Doctors to vote on legalising abortion for any reason up to birth

The British Medical Association (BMA) will vote later this month on whether to call for abortion to be legal for any reason up to birth.
The move by the UK’s most prominent doctors’ union comes after Members of Parliament voted in favour of decriminalisation of the procedure in March, although the vote was largely symbolic and no further progress was made.

If the 500 doctors who attend the BMA gathering vote in favour, they could begin pushing for a change in the law. This would, however, be in stark contrast to the views of the British public, the vast majority of whom want to see a reduction in the time limit.

The results of a ComRes poll released on Sunday 21 May shows that most people (60%) would like to see time limits for abortions reduced. Perhaps most interestingly, the figure is 70% among women. ComRes interviewed 2,008 British adults online between 12th and 14th May 2017 and the data was weighted to be representative of all British adults.

In Scotland, 61% of respondents opposed any moves towards making it mandatory for doctors to have to participate in abortion procedures against their will, while 51% oppose moves to compel pharmacists to prescribe a pill against their will, if they believe that pill will end the life of an unborn child.
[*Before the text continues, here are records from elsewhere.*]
<file path="src/rtl/rr_mux8_pkg.sv">
// Shared types and helpers for the round-robin 8-way mux arbiter.
package rr_mux8_pkg;

    localparam int unsigned N_REQ  = 8;
    localparam int unsigned SEL_W  = 3;
    localparam int unsigned DATA_W = 32;

    typedef enum logic {
        ST_IDLE = 1'b0,
        ST_HOLD = 1'b1
    } state_e;

    // Captured word plus the requester that produced it.
    typedef struct packed {
        logic [SEL_W-1:0]  src;
        logic [DATA_W-1:0] data;
    } out_word_t;

    function automatic logic [N_REQ-1:0] onehot3to8(input logic [SEL_W-1:0] idx);
        return N_REQ'(1) << idx;
    endfunction

endpackage

</file>
<file path="src/rtl/mux8x1.sv">
// 32-bit 8:1 data mux shared by all requesters.
module mux8x1 (
    input  logic [31:0] A0,
    input  logic [31:0] A1,
    input  logic [31:0] A2,
    input  logic [31:0] A3,
    input  logic [31:0] A4,
    input  logic [31:0] A5,
    input  logic [31:0] A6,
    input  logic [31:0] A7,
    input  logic [2:0]  S,
    output logic [31:0] Y
);

    always_comb begin
        Y = A0;
        case (S)
            3'd0: Y = A0;
            3'd1: Y = A1;
            3'd2: Y = A2;
            3'd3: Y = A3;
            3'd4: Y = A4;
            3'd5: Y = A5;
            3'd6: Y = A6;
            3'd7: Y = A7;
            default: Y = A0;
        endcase
    end

endmodule

</file>
<file path="src/rtl/rr_pick8.sv">
// Combinational round-robin pick: first set request at or after ptr, wrapping.
module rr_pick8
    import rr_mux8_pkg::*;
(
    input  logic [N_REQ-1:0] eff_req,
    input  logic [SEL_W-1:0] ptr,
    output logic             any,
    output logic [SEL_W-1:0] winner
);

    logic [2*N_REQ-1:0] dbl_c;
    logic [N_REQ-1:0]   rot_c;
    logic [SEL_W-1:0]   idx_c;

    // Rotate so ptr lands at bit 0, take the lowest set bit, then rotate back.
    always_comb begin
        dbl_c = {eff_req, eff_req} >> ptr;
        rot_c = dbl_c[N_REQ-1:0];
        idx_c = '0;
        for (int i = N_REQ - 1; i >= 0; i--) begin
            if (rot_c[i]) begin
                idx_c = SEL_W'(i);
            end
        end
        any    = |rot_c;
        winner = idx_c + ptr;
    end

endmodule

</file>
<file path="src/rtl/rr_mux8_arbiter.sv">
// Round-robin arbiter sequencing a shared 8:1 mux; holds the winning word
// until the downstream consumer accepts it via valid/ready.
module rr_mux8_arbiter
    import rr_mux8_pkg::*;
#(
    parameter int unsigned WIDTH = 32,
    parameter int unsigned CNT_W = 16
) (
    input  logic             clk,
    input  logic             reset,
    input  logic [N_REQ-1:0] req,
    input  logic [WIDTH-1:0] d0,
    input  logic [WIDTH-1:0] d1,
    input  logic [WIDTH-1:0] d2,
    input  logic [WIDTH-1:0] d3,
    input  logic [WIDTH-1:0] d4,
    input  logic [WIDTH-1:0] d5,
    input  logic [WIDTH-1:0] d6,
    input  logic [WIDTH-1:0] d7,
    output logic [N_REQ-1:0] gnt,
    output logic [N_REQ-1:0] ack,
    output logic [SEL_W-1:0] sel,
    output logic             out_valid,
    output logic [WIDTH-1:0] out_data,
    output logic [SEL_W-1:0] out_src,
    input  logic             out_ready,
    output logic             busy,
    output logic [CNT_W-1:0] xfer_cnt
);

    state_e           state_q, state_d;
    logic [SEL_W-1:0] ptr_q, ptr_d;
    logic [SEL_W-1:0] sel_q, sel_d;
    logic [N_REQ-1:0] gnt_q, gnt_d;
    logic [N_REQ-1:0] ack_q, ack_d;
    logic             out_valid_q, out_valid_d;
    out_word_t        out_q, out_d;
    logic [CNT_W-1:0] xfer_cnt_q, xfer_cnt_d;

    logic [N_REQ-1:0] eff_req_c;
    logic             pick_any_c;
    logic [SEL_W-1:0] pick_idx_c;
    logic [SEL_W-1:0] mux_sel_c;
    logic [31:0]      mux_y_c;

    // The requester acknowledged last cycle sits out one arbitration.
    assign eff_req_c = req & ~ack_q;
    assign mux_sel_c = (state_q == ST_IDLE) ? pick_idx_c : sel_q;

    rr_pick8 u_pick (
        .eff_req (eff_req_c),
        .ptr     (ptr_q),
        .any     (pick_any_c),
        .winner  (pick_idx_c)
    );

    mux8x1 u_mux (
        .A0 (d0),
        .A1 (d1),
        .A2 (d2),
        .A3 (d3),
        .A4 (d4),
        .A5 (d5),
        .A6 (d6),
        .A7 (d7),
        .S  (mux_sel_c),
        .Y  (mux_y_c)
    );

    always_comb begin
        state_d     = state_q;
        ptr_d       = ptr_q;
        sel_d       = sel_q;
        gnt_d       = gnt_q;
        ack_d       = '0;
        out_valid_d = out_valid_q;
        out_d       = out_q;
        xfer_cnt_d  = xfer_cnt_q;
        case (state_q)
            ST_IDLE: begin
                if (pick_any_c) begin
                    sel_d       = pick_idx_c;
                    gnt_d       = onehot3to8(pick_idx_c);
                    out_d.src   = pick_idx_c;
                    out_d.data  = mux_y_c;
                    out_valid_d = 1'b1;
                    state_d     = ST_HOLD;
                end
            end
            ST_HOLD: begin
                if (out_ready) begin
                    out_valid_d = 1'b0;
                    gnt_d       = '0;
                    ack_d       = onehot3to8(sel_q);
                    ptr_d       = sel_q + SEL_W'(1);
                    xfer_cnt_d  = xfer_cnt_q + CNT_W'(1);
                    state_d     = ST_IDLE;
                end
            end
            default: state_d = ST_IDLE;
        endcase
    end

    always_ff @(posedge clk) begin
        if (reset) begin
            state_q     <= ST_IDLE;
            ptr_q       <= '0;
            sel_q       <= '0;
            gnt_q       <= '0;
            ack_q       <= '0;
            out_valid_q <= 1'b0;
            out_q       <= '0;
            xfer_cnt_q  <= '0;
        end else begin
            state_q     <= state_d;
            ptr_q       <= ptr_d;
            sel_q       <= sel_d;
            gnt_q       <= gnt_d;
            ack_q       <= ack_d;
            out_valid_q <= out_valid_d;
            out_q       <= out_d;
            xfer_cnt_q  <= xfer_cnt_d;
        end
    end

    assign gnt       = gnt_q;
    assign ack       = ack_q;
    assign sel       = sel_q;
    assign out_valid = out_valid_q;
    assign out_data  = out_q.data;
    assign out_src   = out_q.src;
    assign busy      = out_valid_q;
    assign xfer_cnt  = xfer_cnt_q;

endmodule
</file>
<file path="config.mk">
export PLATFORM = sky130hd
export DESIGN_NAME = rr_mux8_arbiter
export DESIGN_NICKNAME = d
export VERILOG_FILES = /design/src/rtl/rr_mux8_pkg.sv /design/src/rtl/mux8x1.sv /design/src/rtl/rr_pick8.sv /design/src/rtl/rr_mux8_arbiter.sv
export SDC_FILE = /design/constraint.sdc
export NUM_CORES = 1
export LEC_CHECK = 0
export CAP_MARGIN = 15
export CORE_AREA = 2 2 131 133
export CTS_CLUSTER_SIZE = 40
export DETAILED_ROUTE_END_ITERATION = 6
export DIE_AREA = 0 0 133 135
export PLACE_DENSITY_LB_ADDON = 0.25
export SYNTH_ARGS = -nofsm -noshare
export SYNTH_HDL_FRONTEND = slang
export SYNTH_SLANG_ARGS = --single-unit
export TNS_END_PERCENT = 1
</file>
<file path="constraint.sdc">
create_clock -name clk -period 5.4 [get_ports clk]
set_input_delay 0.81 -clock clk [delete_from_list [all_inputs] [get_ports clk]]
set_output_delay 0.81 -clock clk [all_outputs]
set_load 0.01 [all_outputs]
</file>
==> results of run 1 <==
[worst paths after layout]
path | slack (ns) | endpoint | depth (start not counted)
max reg2reg | 0.48 | out_data[11] | 18
max | 0.48 | out_data[11] | 18
min reg2reg | 0.46 | gnt[0] | 2
min | 0.46 | gnt[0] | 2
[metrics by stage]
| stage | setup slack [ns] | util [%] | instance area, um^2 | cells | hold WS [ns] |
|---|---|---|---|---|---|
| after global routing | 0.0322 | 58.1 | 9540 | 1317 | 0.481 |
| after detailed placement | 0.108 | 56.3 | 9250 | 1301 | 0.452 |
| after CTS | 0.456 | 58.1 | 9530 | 1317 | 0.461 |
| after global placement | 0.205 | 56.3 | 9250 | 1301 | 0.436 |
| final | 0.477 | 58.1 | 9540 | 1317 | 0.459 |
| after floorplan | 0.747 | - | 5650 | 787 | 0.479 |
[flip-flops by register name (all words and copies together) (netlist names)]
| signal | count |
|---|---|
| state_q | 1 |
| gnt | 8 |
| ack | 8 |
| out_src | 3 |
| ptr_q | 3 |
| out_data | 32 |
| busy | 1 |
| xfer_cnt | 16 |
[critical path, delay by kind of cell, from the launching register on]
family                     cells  cell delay [ns]
AOI/OAI and AO/OA              5             0.85
buffers and inverters          4             0.66
muxes                          2             0.88
DFF                            1             0.76
xor gates and xnor gates       1             0.33
and+or+nand+nor                4             0.91
adders and majority gates      2             0.37
[per-layer routing]
layer	track usage, %	up-vias	part of all wire, %
met5	0	-	0
met4	9.92	0	3.2
met3	8.22	48	6.8
met2	48.2	261	51
met1	31.6	3298	39
li1	-	3449	-
[what timing repair did]
item	CTS	global route
hold buffers	0	0
setup endpoints to repair	0	1
endpoints found under the hold margin	0	0
resized for setup	0	1
[report_power, final]
group          total, mW  switching (mW)  internal, mW
clock network      0.586           0.266         0.320
registers          0.669          0.0705         0.599
logic               1.37           0.723         0.650
[synthesized netlist by cell type, drive strengths merged (11+ instances only)]
master / n
nand3: 52
clkbuf: 40
mux2: 14
nor4bb: 11
mux2i: 31
o21ai: 41
nor3: 22
nand2: 127
a221oi: 11
buf: 25
dfxtp: 72
a21oi: 55
nor2: 123
xor2: 11
[kinds of logic (layout without fill, tap and decap cells)]
group           Yosys count  count (layout)  synth area share, %
mux                      49              49                 10.4
flops                    72              72                 25.5
buf+inv                  72             382                 5.61
xor+xnor                 16              16                 2.48
fa+ha+maj                 7               7                 1.68
compound gates          171             171                 19.4
simple gates            400             400                 34.8
[cell type report]
| type | instances | area (um^2) | share of cell area [%] |
|---|---|---|---|
| multi-input cells | 643 | 3950 | 41.4 |
| repair buffers | 359 | 3560 | 37.3 |
| flip-flops and latches | 72 | 1440 | 15.1 |
| well taps | 220 | 275 | 2.89 |
| clock buffers | 9 | 225 | 2.36 |
| clock inverters | 7 | 61.3 | 0.643 |
| inverters | 7 | 26.3 | 0.275 |
==> out/qor.txt, run 1 <==
Status = finished, final reports clean
Final ANT Viol Nets = 0
Clk_lat worst skew = 0.35 ns
CTS Root Cell = clkbuf_16
Crit path launch = ptr_q[1]
Synth Cell Area = 5650 um^2
Critical path class = reg2reg
Most used cell, CP = inv_1
Area Overhead vs Synth = 68.9%
R2R Path Start = ptr_q[1]
Post-layout min period = 4.92 ns
H-tree lvl count = 3
Cells after Synth = 787
Max Cap Viol = 0
CP Launch Type = register
Layout Nets = 1366
Post-CTS Setup Bufs = 0
Reg clk slew, reported paths = 0.06 ns
Seq cells post-synth = 72
Layout cells sized above 1 = 7.02%
Crit Path Max Fanout = 40
First-pass GRT wire length = 38300 um
Slowest-stage cell, CP = dfxtp_1
Fillers = 1528
Leading cell type in the layout, fill and taps excluded = clkdlybuf4s50_1
Crit end category = register
Post-synth top flop = dfxtp_1
Synth cell types = 55
Top cells by area, synth = dfxtp_1 (26%), nand2_1 (8.4%), nor2_1 (8.1%), mux2i_1 (5.5%), a21oi_1 (4.9%)
DRT iter0 DRCs = 435
Worst-path cell chain = inv_1, mux4_2, mux2i_1, inv_1, a21oi_1, o21ai_0, a21oi_1, nor2_1, ha_1, inv_1, fa_1, xor2_1, or4_4, and3_4, nor3_2, buf_4, a221oi_1, a31oi_1
CP arrival = 5.15 ns
Die Span Y = 135 um
Die area = 18000 um^2
Asr flop ratio synth = 0%
DR pass1 iterations = 5
Power per cell area = 275 nW/um^2
Final setup fails = 0
Sequential area share after synthesis = 25.5%
Gpl congestion = 0.928
Core area = 16400 um^2
Placement Rows = 47
IO Pins = 339
Largest area contributor in the netlist = dfxtp_1
CTS tree = done
Number of synthesized flops with an enable pin = 0
Worst Tran Pin Value = 0.901 ns
Hold_sp = gnt[0]
Vias/cell = 5.36
WL per Instance = 18.9 um
Hold Crit Class = reg2reg
Final hold vios = 0
FMAX = 203 MHz
GRT overflow = 0
Post-synthesis net count = 1061
Vias in the first global route = 6995
Final Max Tran Viols = 0
Syn. warnings = 0
Routed wire length = 24900 um
CTS Buf Count = 9
Most frequent cells in the layout = clkdlybuf4s50_1 (337), nand2_1 (127), nor2_1 (122)
Setup TNS Final = 0 ns
Initial antenna violation count = 0
Peak VDD IR = 163 uV
Port-buffer cells = 338
Clock sink count = 72
Clock skew = 0.00662 ns
Pwr Total = 2.63 mW
GRT Util Overall = 27.4%
Antenna Cells = 0
Die X-Extent = 133 um
Largest net degree at the start of global routing = 68
Data required, critical path = 5.62 ns
Synth top area share = 25.5%
RSZ-0062 raised after global routing = false
Tcrit/Tclk final = 91.2%
Max clock buf depth = 2
Worst slew margin = 39.1%
Initial Utilization = 34.4%
DRC errors left = 0
Dpl hpwl = 19300 um
Slowest stage delay, CP = 0.76 ns
Syn avg cell area = 7.17 um^2
Lkg Pwr = 3.69 nW
Via count = 7056
Note: power is estimated with default switching activity, not from simulation.
==> inputs of run 2 (changes only) <==
--- a/config.mk
+++ b/config.mk
@@ -5,7 +5,7 @@
 export SDC_FILE = /design/constraint.sdc
 export NUM_CORES = 1
 export LEC_CHECK = 0
-export CAP_MARGIN = 15
+export CAP_MARGIN = 25
 export CORE_AREA = 2 2 131 133
 export CTS_CLUSTER_SIZE = 40
 export DETAILED_ROUTE_END_ITERATION = 6
==> results of run 2 <==
Final layout, timing and power as in run 1 (identical DEF).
The poll also showed overwhelming support (76%) for the proposal that doctors, should “verify in person that a patient seeking an abortion is not under pressure from a third party to undergo the abortion”. A total of 65% of respondents oppose tax-payer money being spent on abortions overseas, while 82% of Scots believe that the law should require a waiting period of five days between an initial consultation with a doctor and an abortion taking place, in order to ensure that the mother has had enough time to consider all of the options available to her.